As I mentioned in my last post, interest rates are likely to stay low for quite a while.
Investors are starved for yield, and have been bidding up the prices of dividend-paying stocks.
Boring stocks of electric companies and consumer staples (companies that make toothpaste, soap and cereals) usually have limited growth opportunities. Instead of reinvesting their earnings, they tend to pay it out to investors in the form of dividends. As a result, these stocks have slightly higher dividends, and trade at a slight discount to the market (based on their Price/Earnings ratios).
Investors in these sectors are exchanging growth for income.
However, in today’s environment, these stocks are trading at a premium to the average market. Overpaying for income is not how investors make money in the long run.
On the contrary, mature technology companies with massive profit-margins, steady growth prospects, but low dividends, are trading at a discount to the market.
So there is definitely some dislocation in the US markets. But based on continuance of quantitative-easing and the super low interest rates, this trend is likely to continue.

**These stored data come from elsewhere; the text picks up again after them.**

<file path="src/rtl/jump_instr_encoder.sv">
// jump_instr_encoder
//   Packs a jump target address into a MIPS J-type word (J or JAL) relative
//   to the jump's own PC. Two-stage valid/ready pipeline, one word per cycle,
//   unencodable targets flagged (the word is still emitted).
//
// Ports
//   clk, rst_n       rising-edge clock, synchronous active-low reset
//   in_valid/ready   request handshake (in_ready independent of in_valid)
//   in_link          1 = JAL, 0 = J
//   in_pc            address of the jump instruction itself
//   in_target        desired jump target address
//   out_valid/ready  result handshake
//   out_instr        {opcode, target[27:2]}
//   out_err_align    target[1:0] != 0
//   out_err_region   target[31:28] != (pc+4)[31:28]
//   err_count        saturating count of erroneous words delivered
module jump_instr_encoder #(
  parameter logic [5:0]  OPCODE_J   = 6'b000010,
  parameter logic [5:0]  OPCODE_JAL = 6'b000011,
  parameter int unsigned ERR_CNT_W  = 8
) (
  input  logic                 clk,
  input  logic                 rst_n,
  input  logic                 in_valid,
  output logic                 in_ready,
  input  logic                 in_link,
  input  logic [31:0]          in_pc,
  input  logic [31:0]          in_target,
  output logic                 out_valid,
  input  logic                 out_ready,
  output logic [31:0]          out_instr,
  output logic                 out_err_align,
  output logic                 out_err_region,
  output logic [ERR_CNT_W-1:0] err_count
);

  // Stage-1 encode (combinational, registered into S1)
  logic [31:0] pc4;
  logic [31:0] instr_d;
  logic        align_err_d;
  logic        region_err_d;

  always_comb begin
    pc4          = in_pc + 32'd4;          // wraps modulo 2^32
    align_err_d  = |in_target[1:0];
    region_err_d = (in_target[31:28] != pc4[31:28]);
    instr_d      = {(in_link ? OPCODE_JAL : OPCODE_J), in_target[27:2]};
  end

  // Stage-1 register
  logic        s1_valid;
  logic [31:0] s1_instr;
  logic        s1_err_align;
  logic        s1_err_region;

  // Handshake / advance control
  logic s2_free;
  logic in_accept;
  logic s1_adv;
  logic out_fire;

  assign s2_free   = !out_valid || out_ready;
  assign in_ready  = !s1_valid || s2_free;
  assign in_accept = in_valid && in_ready;
  assign s1_adv    = s1_valid && s2_free;
  assign out_fire  = out_valid && out_ready;

  always_ff @(posedge clk) begin
    if (!rst_n) begin
      s1_valid      <= 1'b0;
      s1_instr      <= '0;
      s1_err_align  <= 1'b0;
      s1_err_region <= 1'b0;
    end else begin
      // A new accept always refills S1; otherwise S1 empties once it advances.
      if (in_accept) begin
        s1_valid      <= 1'b1;
        s1_instr      <= instr_d;
        s1_err_align  <= align_err_d;
        s1_err_region <= region_err_d;
      end else if (s1_adv) begin
        s1_valid <= 1'b0;
      end
    end
  end

  // Stage-2 / output register: out_* come straight from these flops and
  // hold while out_valid && !out_ready.
  always_ff @(posedge clk) begin
    if (!rst_n) begin
      out_valid      <= 1'b0;
      out_instr      <= '0;
      out_err_align  <= 1'b0;
      out_err_region <= 1'b0;
    end else begin
      if (s1_adv) begin
        out_valid      <= 1'b1;
        out_instr      <= s1_instr;
        out_err_align  <= s1_err_align;
        out_err_region <= s1_err_region;
      end else if (out_ready) begin
        out_valid <= 1'b0;
      end
    end
  end

  // Saturating count of delivered erroneous words
  always_ff @(posedge clk) begin
    if (!rst_n) begin
      err_count <= '0;
    end else if (out_fire && (out_err_align || out_err_region)
                 && (err_count != '1)) begin
      err_count <= err_count + ERR_CNT_W'(1);
    end
  end

endmodule

</file>
<file path="config.mk">
export PLATFORM = sky130hd
export DESIGN_NAME = jump_instr_encoder
export DESIGN_NICKNAME = d
export VERILOG_FILES = /design/src/rtl/jump_instr_encoder.sv
export SDC_FILE = /design/constraint.sdc
export NUM_CORES = 1
export LEC_CHECK = 0
export ABC_AREA = 1
export CAP_MARGIN = 20
export CORE_MARGIN = 2
export CORE_UTILIZATION = 47
export DETAILED_ROUTE_END_ITERATION = 10
export PLACE_DENSITY = 0.95
export SYNTH_ARGS = -nofsm -noshare
export SYNTH_HDL_FRONTEND = slang
export SYNTH_SLANG_ARGS = --single-unit
export TNS_END_PERCENT = 10
</file>
<file path="constraint.sdc">
create_clock -name clk -period 3.5 [get_ports clk]
set_input_delay 0.875 -clock clk [delete_from_list [all_inputs] [get_ports clk]]
set_output_delay 0.875 -clock clk [all_outputs]
set_load 0.05 [all_outputs]
</file>
Word-level counts from Yosys, hierarchy flattened
Index checks and enable logic that the tools add are counted.
{"block": "totals", "reg_bits": 78, "elab_cells": 31, "input_bits": 69, "output_inout_bits": 44}
{"block": "classes", "reduce_logical": 13, "n_mux": 5, "n_addsub": 2, "eq_ne": 2}
{"op": "adder 32 x 3 -> 32 bit, second input constant", "n": 1}
{"op": "adder 8 x 1 -> 8 bit, second input constant", "n": 1}
{"op": "!= test 8 bit, second input constant", "n": 1}
{"op": "logical AND 1 bit", "n": 5}
{"op": "2-to-1 mux 1 bit", "n": 5}
{"op": "!= test 4 bit", "n": 1}
{"op": "nonzero test 2 bit", "n": 2}
{"op": "logical OR 1 bit", "n": 3}
{"op": "zero test 1 bit", "n": 2}
{"op": "OR reduction 2 bit", "n": 1}

Logic depth before layout (Yosys ltp)
{"block": "logic_depth", "ltp_word": 5, "depth_mapped": 10, "ltp_nobuf": 10}

Worst setup path before layout
Ideal clock, no wire load.
{"block": "synth_path", "path_kind": "in2out", "start": "input port out_ready", "end": "output port in_ready", "cell_stages": 2, "required_time_ns": 2.625, "path_buffers": 0, "arrival_time_ns": 1.327, "slack_ns": 1.298, "cell_sequence": "inv_2 > nand3_1"}
{"block": "synth_between", "elab_chain_cells": 2}
{"item": "start, declared", "line": "30", "rtl": "input logic out_ready,"}
{"item": "logical OR 1 bit", "line": "62", "rtl": "assign s2_free = !out_valid || out_ready;"}
{"item": "logical OR 1 bit", "line": "63", "rtl": "assign in_ready = !s1_valid || s2_free;"}
{"item": "end, declared", "line": "25", "rtl": "output logic in_ready,"}
Every way passes these cells.

Worst setup path after layout
Ends and elaborated chain as after synthesis.

==> metrics.txt <==
# TYPE chip_impl_metric gauge
chip_impl_metric{name="cp_max_fo",unit=""} 3
chip_impl_metric{name="ir_worst_vdd",unit="uV"} 295
chip_impl_metric{name="syn_area_cell",unit="um^2"} 6.85
chip_impl_metric{name="synth-warning-count",unit=""} 0
chip_impl_metric{name="timing.final.max_slew_violations",unit=""} 0
chip_impl_metric{name="max-slew-margin-rel",unit="%"} 36.0
chip_impl_metric{name="global_route.usage.met3",unit="%"} 4.35
chip_impl_metric{name="drt-initial-drc-count",unit=""} 141
chip_impl_metric{name="dp_cells",unit=""} 602
chip_impl_metric{name="clk_sinks",unit=""} 70
chip_impl_metric{name="placement.cell_area",unit="mm^2"} 0.00407
chip_impl_info{name="tritoncts",value="built"} 1
chip_impl_info{name="grt_setup_unrepaired",value="false"} 1
chip_impl_metric{name="netSwitchingPower",unit="mW"} 0.540
chip_impl_metric{name="count_of_final_hold_check_violations",unit=""} 0
chip_impl_metric{name="final_antenna_net_count",unit=""} 0
chip_impl_metric{name="vias",unit=""} 3068
chip_impl_metric{name="fp.coreArea",unit="mm^2"} 0.00624
chip_impl_metric{name="leakagePower",unit="nW"} 1.73
chip_impl_metric{name="final_layout_size_suffix_gt1_share",unit="%"} 5.73
chip_impl_info{name="post-synth-top-area-cell",value="dfxtp_1"} 1
chip_impl_metric{name="fin_area",unit="mm^2"} 0.00425
chip_impl_metric{name="chipHeight",unit="um"} 83.8
chip_impl_info{name="critical_path_class",value="primary input to output port"} 1
chip_impl_metric{name="start_util",unit="%"} 48.0
chip_impl_metric{name="routed_wire_length_per_instance",unit="um"} 12.5
chip_impl_metric{name="grt_max_degree",unit=""} 66
chip_impl_metric{name="drt_wl_total",unit="um"} 7700
chip_impl_metric{name="r2r_cells",unit=""} 9
chip_impl_metric{name="ctsResizeCount",unit=""} 0
chip_impl_metric{name="period_share",unit="%"} 74.2
chip_impl_metric{name="cp_arrival",unit="ns"} 1.72
chip_impl_metric{name="netlist_area_before_placement",unit="mm^2"} 0.00300
chip_impl_metric{name="final-seq-area",unit="mm^2"} 0.00140
chip_impl_metric{name="globalRouteMet1Util",unit="%"} 26.3
chip_impl_info{name="final_common_cell",value="nor2_1"} 1
chip_impl_metric{name="place_congestion",unit=""} 0.958
chip_impl_metric{name="timing.critical_path.depth",unit=""} 4
chip_impl_metric{name="pwr_cell_area",unit="mW/mm^2"} 433
chip_impl_metric{name="cts.path.max_buffers",unit=""} 2
chip_impl_info{name="worstSetupStartpoint",value="out_ready"} 1
chip_impl_metric{name="post_layout_nonfiller_instances",unit=""} 618
chip_impl_metric{name="post_synthesis_cell_type_count",unit=""} 25
chip_impl_metric{name="area_fraction_in_and_or_nand_and_nor_cells_after_synthesis",unit="%"} 31.7
chip_impl_metric{name="synthMuxAreaShare",unit="%"} 0
chip_impl_metric{name="cts_inserted_buffers",unit=""} 9
chip_impl_metric{name="syn-instance-count",unit=""} 437
chip_impl_metric{name="netlist.area_leader.share",unit="%"} 46.8
chip_impl_info{name="end_kind",value="output port"} 1
chip_impl_metric{name="floorplan.die_area",unit="mm^2"} 0.00703
chip_impl_metric{name="clk_latency",unit="ns"} 0.34
chip_impl_info{name="ctsRootBufferMaster",value="clkbuf_8"} 1
chip_impl_metric{name="global_route.overflow_total",unit=""} 0
chip_impl_metric{name="maxCapViolCount",unit=""} 0
chip_impl_metric{name="nNetsFinal",unit=""} 606
chip_impl_metric{name="grt_pass1_vias",unit=""} 3054
chip_impl_metric{name="clock_power_share",unit="%"} 32.2
chip_impl_metric{name="synth-edff-count",unit=""} 0
chip_impl_metric{name="worst-path-buf-inv",unit=""} 3
chip_impl_metric{name="grt_use_met2",unit="%"} 41.5
chip_impl_metric{name="cp.required",unit="ns"} 2.62
chip_impl_metric{name="finalSetupTns",unit="ns"} 0
chip_impl_info{name="crit-reg2reg-launch",value="err_count[0]"} 1
chip_impl_info{name="timing.critical_path.slowest_stage_cell",value="clkdlybuf4s50_1"} 1
chip_impl_metric{name="share_seq_of_total_power",unit="%"} 47.5
chip_impl_metric{name="cell_internal_pwr",unit="mW"} 1.30
chip_impl_info{name="hp-class",value="flop to flop"} 1
chip_impl_metric{name="nFillCells",unit=""} 520
chip_impl_metric{name="clk_pin_slew_worst_paths",unit="ns"} 0.07
chip_impl_metric{name="netSwitchingFraction",unit="%"} 29.4
chip_impl_metric{name="share_comb_of_total_power",unit="%"} 20.2
chip_impl_metric{name="synth_xor_xnor_area_share",unit="%"} 2.05
chip_impl_info{name="path_cells",value="clkdlybuf4s50_1, inv_2, nand3_1, buf_4"} 1
chip_impl_metric{name="synthToLayoutAreaGrowth",unit="%"} 41.9
chip_impl_metric{name="max_clock_freq",unit="MHz"} 385
chip_impl_metric{name="rows",unit=""} 29
chip_impl_metric{name="grt_first_pass_wirelength",unit="um"} 13200
chip_impl_metric{name="count_of_buffers_inserted_at_the_top_level_ports",unit=""} 106
chip_impl_info{name="hp-start",value="s1_instr[26]"} 1
chip_impl_info{name="result_of_the_run",value="complete, no violations"} 1
chip_impl_info{name="synth_top_family_by_area",value="simple AND/OR/NAND/NOR gates"} 1
chip_impl_metric{name="worstMarginPinSlew",unit="ns"} 0.960
chip_impl_metric{name="cts_setup_buffers",unit=""} 0
chip_impl_metric{name="critical-path-max-stage-delay",unit="ns"} 0.48
chip_impl_metric{name="die_width",unit="um"} 83.8
chip_impl_info{name="busiest_layer",value="met2"} 1
chip_impl_metric{name="grt.total_usage",unit="%"} 23.0
chip_impl_metric{name="n_antenna_cell",unit=""} 0
chip_impl_info{name="setup.worst_path.start_class",value="primary input"} 1
chip_impl_metric{name="final_critical_path_required_period",unit="ns"} 2.60
chip_impl_info{name="cp_top_family",value="buffers and inverters"} 1
chip_impl_info{name="synth_ff_type",value="dfxtp_1"} 1
chip_impl_info{name="layout_common_cells",value="nor2_1 (152), clkdlybuf4s50_1 (104), nand2_1 (71), dfxtp_1 (70), o21ai_0 (45)"} 1
chip_impl_metric{name="timing.hold.worst_path_depth",unit=""} 2
chip_impl_metric{name="setup_violations",unit=""} 0
chip_impl_metric{name="synth_adder_area_share",unit="%"} 0.418
chip_impl_metric{name="timing.clock.skew",unit="ns"} 0.00833
chip_impl_metric{name="residual_drc_count",unit=""} 0
chip_impl_metric{name="detailed_place_hpwl",unit="um"} 5630
chip_impl_metric{name="async_reset_ff_share",unit="%"} 0
chip_impl_metric{name="drt_pass1_iterations",unit=""} 6
chip_impl_metric{name="synth-compound-area-share",unit="%"} 12.4
chip_impl_metric{name="footprint_of_the_multi_input_gates",unit="mm^2"} 0.00141
chip_impl_metric{name="cts_htree_levels",unit=""} 3
chip_impl_metric{name="ys_seq_area_share",unit="%"} 46.8
chip_impl_metric{name="ys_ff_latch",unit=""} 70
chip_impl_info{name="yosys-top-cells-area",value="dfxtp_1 (47%), nor2_1 (19%), nand2_1 (8.9%)"} 1
chip_impl_metric{name="antenna_violations_before_repair",unit=""} 0
chip_impl_metric{name="io-pin-count",unit=""} 113
chip_impl_metric{name="viasPerCell",unit=""} 4.96
chip_impl_metric{name="hold_buffers",unit=""} 0
chip_impl_metric{name="final.hold.worst_slack",unit="ns"} 0.484
-- final timing paths --
path                  end  slack (ns)
min reg2reg  s1_instr[26]        0.48
max              in_ready        0.90
min          s1_instr[26]        0.48
max reg2reg  err_count[2]        1.90
-- stage by stage --
step	power (mW)	util, %	worst slack (ns)
4_1_cts	1.85	68.1	0.895
5_1_grt	1.93	68.1	0.858
3_3_place_gp	1.25	65.2	0.881
6_report	1.84	68.1	0.902
2_1_floorplan	1.11	-	1.30
3_5_place_dp	1.26	65.2	0.902
-- layer usage --
| metal | part of all wire [%] | routed length [um] |
|---|---|---|
| met5 | 0 | 0 |
| met4 | 2.3 | 175 |
| met3 | 4.7 | 363 |
| met2 | 52 | 3980 |
| met1 | 41 | 3180 |
-- flip-flops by register name, summed over array words and instances, names as in the netlist --
register	cells
err_count	8
out_err_align	1
out_err_region	1
out_instr	28
out_valid	1
s1_err_align	1
s1_err_region	1
s1_instr	28
s1_valid	1
-- power by group through the flow --
stage	clock (mW)	sequential, mW	combinational [mW]
after floorplan	0	0.975	0.132
after global placement	0	0.889	0.361
after detailed placement	0	0.893	0.371
after CTS	0.605	0.874	0.373
after global routing	0.648	0.882	0.403
final	0.593	0.874	0.372
-- tightest hold or removal path: cells and delay by family, from the launching register on --
| family | cells | cell delay (ns) |
|---|---|---|
| DFF | 1 | 0.33 |
| and+or+nand+nor | 2 | 0.12 |
-- kinds of logic (layout without fill, tap and decap cells) --
kind of cell	after synthesis	count (layout)
flip-flops	70	70
AND/OR/NAND/NOR	240	240
adder cells (fa/ha/maj)	1	1
buffers and inverters	46	147
other	1	4
AO/OA/AOI/OAI	72	72
XOR/XNOR	7	7
-- final cells by class --
type / count / area share (%)
inverter: 23 / 2.09
multi-input combinational: 324 / 33.2
clock buffer: 12 / 3.65
sequential: 70 / 33.0
tap: 77 / 2.27
clock inverter: 4 / 0.706
timing repair buffer: 108 / 25.1
-- Yosys cell counts (3+ instances only) --
cell type    n
nand2_1     71
xnor2_1      3
o21ai_1     17
inv_2        4
nor2_1     152
buf_2        3
xor2_1       4
dfxtp_1     70
buf_4        4
clkbuf_1    15
inv_1       18
o21ai_0     45
nand3_1      9
a21oi_2      3
a21oi_1      7
Power figures use the tool's default switching activity.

Looking at the foreign markets, we see better valuations in general.
At 14 times forward earnings, European stocks are currently 12% cheaper than their US counterparts, and have 50% higher yields too. However, they’re cheaper than they look on the surface.
Profits at US companies are hitting record highs, whereas in Europe they are at market cycle lows, and are on the upswing. As profits expand, so will the stock price and the yield.
The emerging markets are even cheaper. At less than 12 times forward earnings, they’re more than 25% cheaper than US stocks.
While emerging markets have been the sore spot in investor portfolios, significantly underperforming US stocks for the past three years, they are currently so cheap they warrant inclusion. Here’s an excellent paper by Vanguard on this topic.
But investors can do better than just buying cheaply here.
According to research by Jim O’ Shaughnessy, author of What Works On Wall Street, tilting towards undervalued, dividend-paying stocks in emerging markets beats the category by 10.6% per year over the long term.
As I’ve said before, maintaining a globally diversified portfolio is the key to long term wealth.
And global stocks definitely looks primed to perform well in the coming year.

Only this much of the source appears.